***** RECORDS FOR THE TASK *****

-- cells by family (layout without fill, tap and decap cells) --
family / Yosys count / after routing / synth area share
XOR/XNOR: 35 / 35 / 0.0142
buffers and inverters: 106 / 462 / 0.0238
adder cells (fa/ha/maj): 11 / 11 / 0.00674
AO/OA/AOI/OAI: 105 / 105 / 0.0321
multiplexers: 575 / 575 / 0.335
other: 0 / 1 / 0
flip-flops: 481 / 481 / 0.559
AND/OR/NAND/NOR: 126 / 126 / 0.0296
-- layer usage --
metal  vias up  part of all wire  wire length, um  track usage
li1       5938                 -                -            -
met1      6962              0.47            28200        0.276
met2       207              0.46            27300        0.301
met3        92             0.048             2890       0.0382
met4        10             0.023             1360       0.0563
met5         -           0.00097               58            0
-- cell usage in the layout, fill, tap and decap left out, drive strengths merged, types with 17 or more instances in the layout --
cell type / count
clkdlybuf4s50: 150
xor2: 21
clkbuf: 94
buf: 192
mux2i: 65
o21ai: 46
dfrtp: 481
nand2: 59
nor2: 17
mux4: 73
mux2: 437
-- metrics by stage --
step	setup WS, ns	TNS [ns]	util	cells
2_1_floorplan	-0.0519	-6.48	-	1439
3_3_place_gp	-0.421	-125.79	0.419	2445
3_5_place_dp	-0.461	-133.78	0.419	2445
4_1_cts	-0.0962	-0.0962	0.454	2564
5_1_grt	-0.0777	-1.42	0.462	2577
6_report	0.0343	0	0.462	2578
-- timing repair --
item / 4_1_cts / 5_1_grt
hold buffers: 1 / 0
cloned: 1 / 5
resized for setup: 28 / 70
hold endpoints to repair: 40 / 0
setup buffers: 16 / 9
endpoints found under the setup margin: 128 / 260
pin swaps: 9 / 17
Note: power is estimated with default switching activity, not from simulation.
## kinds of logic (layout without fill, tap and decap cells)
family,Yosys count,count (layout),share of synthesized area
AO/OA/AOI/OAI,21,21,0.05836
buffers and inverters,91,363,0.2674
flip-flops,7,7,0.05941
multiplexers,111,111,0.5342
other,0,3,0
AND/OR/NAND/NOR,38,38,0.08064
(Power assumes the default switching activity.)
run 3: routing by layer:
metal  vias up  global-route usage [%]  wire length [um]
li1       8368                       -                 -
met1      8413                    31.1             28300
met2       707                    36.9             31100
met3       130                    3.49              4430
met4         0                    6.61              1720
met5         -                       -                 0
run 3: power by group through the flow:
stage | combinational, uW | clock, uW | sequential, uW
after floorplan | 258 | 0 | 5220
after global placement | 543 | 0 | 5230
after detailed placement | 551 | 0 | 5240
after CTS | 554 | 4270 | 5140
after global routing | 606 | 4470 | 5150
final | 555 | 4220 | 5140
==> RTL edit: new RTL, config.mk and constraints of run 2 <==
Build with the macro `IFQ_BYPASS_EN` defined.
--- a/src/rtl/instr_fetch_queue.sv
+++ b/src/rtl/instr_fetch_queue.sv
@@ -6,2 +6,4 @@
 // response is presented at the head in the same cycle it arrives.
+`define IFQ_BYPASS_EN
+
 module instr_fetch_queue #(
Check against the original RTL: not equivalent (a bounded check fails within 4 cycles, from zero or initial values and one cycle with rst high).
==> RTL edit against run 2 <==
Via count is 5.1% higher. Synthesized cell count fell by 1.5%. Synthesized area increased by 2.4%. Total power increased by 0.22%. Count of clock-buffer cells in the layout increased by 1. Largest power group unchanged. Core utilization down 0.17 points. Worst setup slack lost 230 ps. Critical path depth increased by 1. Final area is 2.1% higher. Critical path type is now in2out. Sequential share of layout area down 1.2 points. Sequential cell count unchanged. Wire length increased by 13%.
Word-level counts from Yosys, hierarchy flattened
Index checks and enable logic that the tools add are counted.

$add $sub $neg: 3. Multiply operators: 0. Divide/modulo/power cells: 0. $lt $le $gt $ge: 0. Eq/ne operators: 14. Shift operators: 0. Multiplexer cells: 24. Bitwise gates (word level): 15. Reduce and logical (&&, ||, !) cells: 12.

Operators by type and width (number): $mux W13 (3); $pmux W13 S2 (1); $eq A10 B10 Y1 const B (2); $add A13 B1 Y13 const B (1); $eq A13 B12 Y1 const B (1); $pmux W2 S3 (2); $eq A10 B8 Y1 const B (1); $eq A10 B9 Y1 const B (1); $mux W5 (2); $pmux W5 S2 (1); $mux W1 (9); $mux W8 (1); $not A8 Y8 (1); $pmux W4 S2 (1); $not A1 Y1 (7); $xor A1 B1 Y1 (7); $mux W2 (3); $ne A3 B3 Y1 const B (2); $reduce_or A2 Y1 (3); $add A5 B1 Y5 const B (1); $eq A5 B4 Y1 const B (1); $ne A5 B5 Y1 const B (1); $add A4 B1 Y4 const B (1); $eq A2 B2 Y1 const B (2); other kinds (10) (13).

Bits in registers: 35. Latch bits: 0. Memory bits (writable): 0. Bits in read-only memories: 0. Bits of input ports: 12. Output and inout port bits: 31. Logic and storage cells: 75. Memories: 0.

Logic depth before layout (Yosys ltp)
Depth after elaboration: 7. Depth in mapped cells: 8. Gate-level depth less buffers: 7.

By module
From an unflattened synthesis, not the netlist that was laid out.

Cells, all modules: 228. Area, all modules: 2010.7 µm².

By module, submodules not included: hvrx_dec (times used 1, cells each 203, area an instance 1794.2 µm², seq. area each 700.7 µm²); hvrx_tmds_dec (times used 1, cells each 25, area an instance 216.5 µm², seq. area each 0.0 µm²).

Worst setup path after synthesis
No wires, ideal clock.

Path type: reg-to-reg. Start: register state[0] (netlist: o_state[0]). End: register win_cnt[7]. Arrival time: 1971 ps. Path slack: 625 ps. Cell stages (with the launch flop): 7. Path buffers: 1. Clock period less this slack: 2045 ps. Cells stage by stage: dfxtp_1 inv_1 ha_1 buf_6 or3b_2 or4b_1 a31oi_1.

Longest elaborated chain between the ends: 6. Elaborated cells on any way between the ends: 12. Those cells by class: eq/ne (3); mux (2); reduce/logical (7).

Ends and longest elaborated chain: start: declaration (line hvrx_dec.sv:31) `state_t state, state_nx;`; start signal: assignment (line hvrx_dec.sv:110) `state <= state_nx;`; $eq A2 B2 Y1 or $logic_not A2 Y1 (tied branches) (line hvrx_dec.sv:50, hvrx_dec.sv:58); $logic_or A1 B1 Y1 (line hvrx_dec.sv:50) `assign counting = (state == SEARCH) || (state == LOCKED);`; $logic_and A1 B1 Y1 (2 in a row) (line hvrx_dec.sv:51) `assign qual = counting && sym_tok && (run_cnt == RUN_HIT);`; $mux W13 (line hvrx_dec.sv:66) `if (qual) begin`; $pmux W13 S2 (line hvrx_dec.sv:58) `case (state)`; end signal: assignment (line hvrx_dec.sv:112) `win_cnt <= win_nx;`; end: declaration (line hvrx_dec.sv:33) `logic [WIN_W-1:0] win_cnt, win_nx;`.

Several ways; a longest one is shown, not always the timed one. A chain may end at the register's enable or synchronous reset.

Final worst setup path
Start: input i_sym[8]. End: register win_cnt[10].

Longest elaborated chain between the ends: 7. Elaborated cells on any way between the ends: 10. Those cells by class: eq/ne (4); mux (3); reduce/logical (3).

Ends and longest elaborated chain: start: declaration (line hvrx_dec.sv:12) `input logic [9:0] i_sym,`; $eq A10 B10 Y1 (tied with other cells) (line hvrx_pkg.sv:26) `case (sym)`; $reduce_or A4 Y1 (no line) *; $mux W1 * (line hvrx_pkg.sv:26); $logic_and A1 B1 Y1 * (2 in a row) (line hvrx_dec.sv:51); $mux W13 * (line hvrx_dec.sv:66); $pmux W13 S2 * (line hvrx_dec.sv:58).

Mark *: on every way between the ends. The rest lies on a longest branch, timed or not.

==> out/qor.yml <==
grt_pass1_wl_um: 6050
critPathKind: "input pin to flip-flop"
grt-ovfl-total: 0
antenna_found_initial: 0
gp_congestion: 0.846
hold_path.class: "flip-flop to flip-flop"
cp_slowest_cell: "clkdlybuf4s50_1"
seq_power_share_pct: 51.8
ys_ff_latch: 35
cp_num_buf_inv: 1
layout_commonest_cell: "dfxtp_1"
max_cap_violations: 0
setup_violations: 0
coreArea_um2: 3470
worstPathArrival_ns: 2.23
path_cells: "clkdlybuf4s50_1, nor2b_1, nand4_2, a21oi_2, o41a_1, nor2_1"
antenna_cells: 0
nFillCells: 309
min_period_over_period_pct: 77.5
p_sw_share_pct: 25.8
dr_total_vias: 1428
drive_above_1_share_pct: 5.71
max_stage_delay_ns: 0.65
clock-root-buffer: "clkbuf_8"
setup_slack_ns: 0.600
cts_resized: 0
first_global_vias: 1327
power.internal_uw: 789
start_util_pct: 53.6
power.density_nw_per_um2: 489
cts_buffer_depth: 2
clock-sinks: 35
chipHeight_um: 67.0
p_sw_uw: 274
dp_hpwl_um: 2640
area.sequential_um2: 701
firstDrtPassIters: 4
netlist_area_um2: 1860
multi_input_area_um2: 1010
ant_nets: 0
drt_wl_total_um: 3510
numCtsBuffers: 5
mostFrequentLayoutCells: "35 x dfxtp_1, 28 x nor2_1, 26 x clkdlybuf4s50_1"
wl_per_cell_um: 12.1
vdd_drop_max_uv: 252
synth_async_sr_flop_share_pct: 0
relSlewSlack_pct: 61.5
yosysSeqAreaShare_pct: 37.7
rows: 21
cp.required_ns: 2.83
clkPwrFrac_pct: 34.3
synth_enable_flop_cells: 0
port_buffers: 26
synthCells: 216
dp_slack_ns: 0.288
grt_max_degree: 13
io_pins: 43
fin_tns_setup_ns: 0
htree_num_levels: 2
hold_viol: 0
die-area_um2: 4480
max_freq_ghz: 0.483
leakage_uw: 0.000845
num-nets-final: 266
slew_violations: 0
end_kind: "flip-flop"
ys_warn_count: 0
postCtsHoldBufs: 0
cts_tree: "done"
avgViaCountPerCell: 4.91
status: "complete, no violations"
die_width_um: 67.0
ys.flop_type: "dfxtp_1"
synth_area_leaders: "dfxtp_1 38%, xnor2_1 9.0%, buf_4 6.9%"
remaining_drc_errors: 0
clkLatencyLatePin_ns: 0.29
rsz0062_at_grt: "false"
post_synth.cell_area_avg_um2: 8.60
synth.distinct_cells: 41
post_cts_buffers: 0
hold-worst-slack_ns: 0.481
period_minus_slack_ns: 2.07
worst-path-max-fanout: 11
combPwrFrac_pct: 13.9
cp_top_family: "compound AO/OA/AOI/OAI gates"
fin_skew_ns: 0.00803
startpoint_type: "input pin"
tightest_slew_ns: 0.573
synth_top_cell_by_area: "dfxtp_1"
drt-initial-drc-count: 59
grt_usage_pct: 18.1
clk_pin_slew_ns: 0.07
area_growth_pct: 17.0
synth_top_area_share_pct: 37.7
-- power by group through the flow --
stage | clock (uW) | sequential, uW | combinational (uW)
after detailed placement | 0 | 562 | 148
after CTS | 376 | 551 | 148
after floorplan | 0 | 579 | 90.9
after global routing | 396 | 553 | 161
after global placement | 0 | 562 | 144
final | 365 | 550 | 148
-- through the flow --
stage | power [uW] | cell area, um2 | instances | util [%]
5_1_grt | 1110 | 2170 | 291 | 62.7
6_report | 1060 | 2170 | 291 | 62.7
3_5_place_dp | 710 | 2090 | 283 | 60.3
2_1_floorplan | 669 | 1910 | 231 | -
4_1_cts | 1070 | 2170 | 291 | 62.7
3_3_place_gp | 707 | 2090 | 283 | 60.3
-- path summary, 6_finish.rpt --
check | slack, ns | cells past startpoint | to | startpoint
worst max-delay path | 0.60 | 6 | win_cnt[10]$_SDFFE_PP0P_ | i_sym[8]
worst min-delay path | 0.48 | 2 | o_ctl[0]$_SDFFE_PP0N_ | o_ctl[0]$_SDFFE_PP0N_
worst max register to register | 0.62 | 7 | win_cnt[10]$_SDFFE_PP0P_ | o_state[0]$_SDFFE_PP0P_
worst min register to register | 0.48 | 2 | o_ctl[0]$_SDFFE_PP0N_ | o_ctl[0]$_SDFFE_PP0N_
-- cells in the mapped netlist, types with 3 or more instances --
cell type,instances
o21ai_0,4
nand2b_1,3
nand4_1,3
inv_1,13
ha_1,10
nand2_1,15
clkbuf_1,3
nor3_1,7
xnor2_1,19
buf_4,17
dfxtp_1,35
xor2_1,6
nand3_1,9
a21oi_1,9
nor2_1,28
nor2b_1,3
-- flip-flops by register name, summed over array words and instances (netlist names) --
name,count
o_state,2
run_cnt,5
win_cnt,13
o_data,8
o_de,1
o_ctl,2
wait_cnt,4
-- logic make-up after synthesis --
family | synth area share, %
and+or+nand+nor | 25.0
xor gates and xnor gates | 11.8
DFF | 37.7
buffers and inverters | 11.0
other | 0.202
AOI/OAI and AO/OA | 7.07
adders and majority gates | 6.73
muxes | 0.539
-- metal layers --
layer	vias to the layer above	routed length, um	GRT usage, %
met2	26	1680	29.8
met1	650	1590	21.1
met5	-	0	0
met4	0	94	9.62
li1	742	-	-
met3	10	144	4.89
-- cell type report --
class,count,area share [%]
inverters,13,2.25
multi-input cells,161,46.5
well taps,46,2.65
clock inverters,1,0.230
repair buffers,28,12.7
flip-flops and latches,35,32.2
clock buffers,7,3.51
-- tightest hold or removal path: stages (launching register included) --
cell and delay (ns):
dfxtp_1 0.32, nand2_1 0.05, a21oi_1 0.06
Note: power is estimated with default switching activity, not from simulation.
==> src/rtl/exec_controller.sv <==
// exec_controller: run/step sequencer for the 16-bit CPU core.
// Produces a single execute enable (cpu_en) for the IP register and the regfile
// write enable. Counts retired instructions and halts on stop, IP outside the ROM,
// or an exhausted instruction budget.
// Optional feature: define EXEC_BREAKPOINT_EN to add a single address breakpoint
// (ports bp_valid, bp_addr; halt code BREAKPOINT).
module exec_controller #(
  parameter int ADDR_SIZE = 16,
  parameter int ROM_SIZE  = 256,
  parameter int CNT_W     = 32
) (
  input  logic                 clk,
  input  logic                 rst,
  input  logic                 start,
  input  logic                 stop,
  input  logic                 clear,
  input  logic                 step_req,
  output logic                 step_ack,
  input  logic [CNT_W-1:0]     max_instr,
  input  logic [ADDR_SIZE-1:0] ip,
`ifdef EXEC_BREAKPOINT_EN
  input  logic                 bp_valid,
  input  logic [ADDR_SIZE-1:0] bp_addr,
`endif
  output logic                 cpu_en,
  output logic                 running,
  output logic                 halted,
  output logic [2:0]           halt_code,
  output logic [CNT_W-1:0]     instr_count
);

  typedef enum logic [2:0] {
    S_IDLE,
    S_RUN,
    S_STEP_EXEC,
    S_STEP_ACK,
    S_HALT
  } state_e;

  typedef enum logic [2:0] {
    HC_NONE       = 3'd0,
    HC_STOP       = 3'd1,
    HC_IP_RANGE   = 3'd2,
    HC_BUDGET     = 3'd3,
    HC_BREAKPOINT = 3'd4
  } halt_code_e;

  // One extra bit so a ROM_SIZE equal to 2**ADDR_SIZE still compares correctly.
  localparam logic [ADDR_SIZE:0] ROM_LIMIT = (ADDR_SIZE+1)'(ROM_SIZE);

  state_e          state_q, state_d;
  halt_code_e      code_q, code_d;
  logic            cnt_clear;
  logic            ip_range;
  logic            budget_hit;
  logic            halt_cond;
  halt_code_e      cond_code;
  logic            bp_hit;

  // Halt conditions seen by the current instruction; IP_RANGE outranks BUDGET.
  always_comb begin
    ip_range   = ({1'b0, ip} >= ROM_LIMIT);
    budget_hit = (max_instr != '0) && (instr_count >= max_instr);
    halt_cond  = ip_range || budget_hit;
    cond_code  = ip_range ? HC_IP_RANGE : HC_BUDGET;
  end

`ifdef EXEC_BREAKPOINT_EN
  // Set for exactly the first RUN cycle after a resume, so execution moves past
  // the breakpoint that caused the halt.
  logic skip_bp_q, skip_bp_d;

  // Breakpoint match, suppressed on the resume cycle.
  always_comb begin
    bp_hit = bp_valid && (ip == bp_addr) && !skip_bp_q;
  end
`else
  // Breakpoints not built: never matches.
  always_comb begin
    bp_hit = 1'b0;
  end
`endif

  // Next-state and combinational outputs of the sequencer.
  always_comb begin
    // NOTE: every signal written here gets a default first, so no path through
    // the case statement can leave one unassigned and infer a latch.
    state_d   = state_q;
    code_d    = code_q;
    cnt_clear = 1'b0;
    cpu_en    = 1'b0;
    step_ack  = 1'b0;
`ifdef EXEC_BREAKPOINT_EN
    skip_bp_d = 1'b0;
`endif
    case (state_q)
      S_IDLE: begin
        if (start)         state_d = S_RUN;
        else if (step_req) state_d = S_STEP_EXEC;
      end
      S_RUN: begin
        cpu_en = !halt_cond && !stop && !bp_hit;
        if (stop) begin
          state_d = S_HALT;
          code_d  = HC_STOP;
        end else if (halt_cond) begin
          state_d = S_HALT;
          code_d  = cond_code;
        end else if (bp_hit) begin
          state_d = S_HALT;
          code_d  = HC_BREAKPOINT;
        end
      end
      S_STEP_EXEC: begin
        cpu_en = !halt_cond;
        if (halt_cond) begin
          state_d = S_HALT;
          code_d  = cond_code;
        end else begin
          state_d = S_STEP_ACK;
        end
      end
      S_STEP_ACK: begin
        step_ack = 1'b1;
        if (!step_req) state_d = S_IDLE;
      end
      S_HALT: begin
        // Echo the request so a step that ran into a halt still completes.
        step_ack = step_req;
        if (clear) begin
          state_d   = S_IDLE;
          code_d    = HC_NONE;
          cnt_clear = 1'b1;
        end else if (start && (code_q == HC_STOP || code_q == HC_BREAKPOINT)) begin
          state_d = S_RUN;
          code_d  = HC_NONE;
`ifdef EXEC_BREAKPOINT_EN
          skip_bp_d = 1'b1;
`endif
        end
      end
      default: state_d = S_IDLE;
    endcase
  end

  // Sequencer state and halt code registers.
  always_ff @(posedge clk) begin
    // NOTE: sequential state uses non-blocking assignments so every register
    // samples the pre-edge values, independent of statement order.
    if (rst) begin
      state_q <= S_IDLE;
      code_q  <= HC_NONE;
    end else begin
      state_q <= state_d;
      code_q  <= code_d;
    end
  end

`ifdef EXEC_BREAKPOINT_EN
  // Resume marker for the breakpoint skip.
  always_ff @(posedge clk) begin
    if (rst) skip_bp_q <= 1'b0;
    else     skip_bp_q <= skip_bp_d;
  end
`endif

  // Retired instruction counter; saturates instead of wrapping.
  always_ff @(posedge clk) begin
    if (rst || cnt_clear)                 instr_count <= '0;
    else if (cpu_en && instr_count != '1) instr_count <= instr_count + 1'b1;
  end

  assign running   = (state_q == S_RUN);
  assign halted    = (state_q == S_HALT);
  assign halt_code = code_q;

endmodule
--- src/rtl/async_fifo_unpacker.sv ---
// async_fifo_unpacker
//   Read-side consumer for async_fifo, running in the FIFO read clock domain.
//   Pops FIFO_WIDTH-bit words from the first-word-fall-through read port and
//   serializes each word into RATIO = FIFO_WIDTH/OUT_WIDTH beats on a
//   valid/ready stream. Also keeps a wrapping count of popped words and
//   supports a synchronous flush of the word being serialized.
//
//   state    | meaning
//   ---------+-----------------------------------------------------------
//   ST_IDLE  | nothing held; pop as soon as the FIFO shows a word
//   ST_SHIFT | a word is held; beats are presented one per handshake
//
// Ports
//   read_clock        in   clock, shared with the FIFO read side
//   reset_rsync       in   asynchronous active-high reset (read-domain synced)
//   fifo_empty        in   FIFO empty flag
//   fifo_read_data    in   FIFO head word, valid whenever fifo_empty=0
//   fifo_read_enable  out  combinational pop request to the FIFO
//   flush             in   drop the word currently being serialized
//   out_valid         out  output beat valid
//   out_ready         in   sink accepts the current beat
//   out_data          out  current beat
//   out_last          out  current beat is the final beat of its word
//   words_consumed    out  wrapping count of FIFO pops

module async_fifo_unpacker #(
    parameter int FIFO_WIDTH = 32,
    parameter int OUT_WIDTH  = 8,
    parameter bit MSB_FIRST  = 1'b0
) (
    input  logic                  read_clock,
    input  logic                  reset_rsync,
    input  logic                  fifo_empty,
    input  logic [FIFO_WIDTH-1:0] fifo_read_data,
    output logic                  fifo_read_enable,
    input  logic                  flush,
    output logic                  out_valid,
    input  logic                  out_ready,
    output logic [OUT_WIDTH-1:0]  out_data,
    output logic                  out_last,
    output logic [15:0]           words_consumed
);

    localparam int RATIO = FIFO_WIDTH / OUT_WIDTH;
    localparam int IDX_W = $clog2(RATIO);
    localparam logic [IDX_W-1:0] LAST_IDX = IDX_W'(RATIO - 1);

    typedef enum logic {
        ST_IDLE  = 1'b0,
        ST_SHIFT = 1'b1
    } state_t;

    state_t                  r_state;
    state_t                  w_state_next;
    logic [FIFO_WIDTH-1:0]   r_hold_data;
    logic [IDX_W-1:0]        r_beat_idx;
    logic [15:0]             r_words_consumed;

    logic                    w_hold_valid;
    logic                    w_beat_done;
    logic                    w_last;
    logic                    w_pop;
    logic [IDX_W-1:0]        w_slice_sel;
    logic [OUT_WIDTH-1:0]    w_slices [RATIO];

    assign w_hold_valid = (r_state == ST_SHIFT);
    assign w_last       = w_hold_valid && (r_beat_idx == LAST_IDX);
    assign w_beat_done  = w_hold_valid && out_ready;

    // A new word may only be taken when nothing is held, or when the final
    // beat of the held word is leaving this cycle (zero-bubble refill).
    assign w_pop = !reset_rsync && !flush && !fifo_empty &&
                   (!w_hold_valid || (w_beat_done && w_last));

    for (genvar g = 0; g < RATIO; g++) begin : g_slice
        assign w_slices[g] = r_hold_data[g*OUT_WIDTH +: OUT_WIDTH];
    end

    assign w_slice_sel = MSB_FIRST ? (LAST_IDX - r_beat_idx) : r_beat_idx;

    assign fifo_read_enable = w_pop;
    assign out_valid        = w_hold_valid;
    assign out_last         = w_last;
    assign out_data         = w_slices[w_slice_sel];
    assign words_consumed   = r_words_consumed;

    always_ff @(posedge read_clock or posedge reset_rsync) begin
        if (reset_rsync) begin
            r_state <= ST_IDLE;
        end else begin
            r_state <= w_state_next;
        end
    end

    always_comb begin
        w_state_next = r_state;
        case (r_state)
            ST_IDLE: begin
                if (w_pop) begin
                    w_state_next = ST_SHIFT;
                end
            end
            ST_SHIFT: begin
                if (flush) begin
                    w_state_next = ST_IDLE;
                end else if (w_beat_done && w_last) begin
                    w_state_next = w_pop ? ST_SHIFT : ST_IDLE;
                end
            end
            default: w_state_next = ST_IDLE;
        endcase
    end

    always_ff @(posedge read_clock or posedge reset_rsync) begin
        if (reset_rsync) begin
            r_hold_data      <= '0;
            r_beat_idx       <= '0;
            r_words_consumed <= '0;
        end else if (flush) begin
            // Held data is left in place; it is invisible once the FSM is idle.
            r_beat_idx <= '0;
        end else if (w_pop) begin
            r_hold_data      <= fifo_read_data;
            r_beat_idx       <= '0;
            r_words_consumed <= r_words_consumed + 16'd1;
        end else if (w_beat_done) begin
            r_beat_idx <= w_last ? '0 : r_beat_idx + 1'b1;
        end
    end

endmodule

*****

_TASK BRIEF_. Bring together all lines in the records where the word "repair" is found.

_SOLVED PROBLEM_.
-- timing repair --
hold endpoints to repair: 40 / 0
repair buffers,28,12.7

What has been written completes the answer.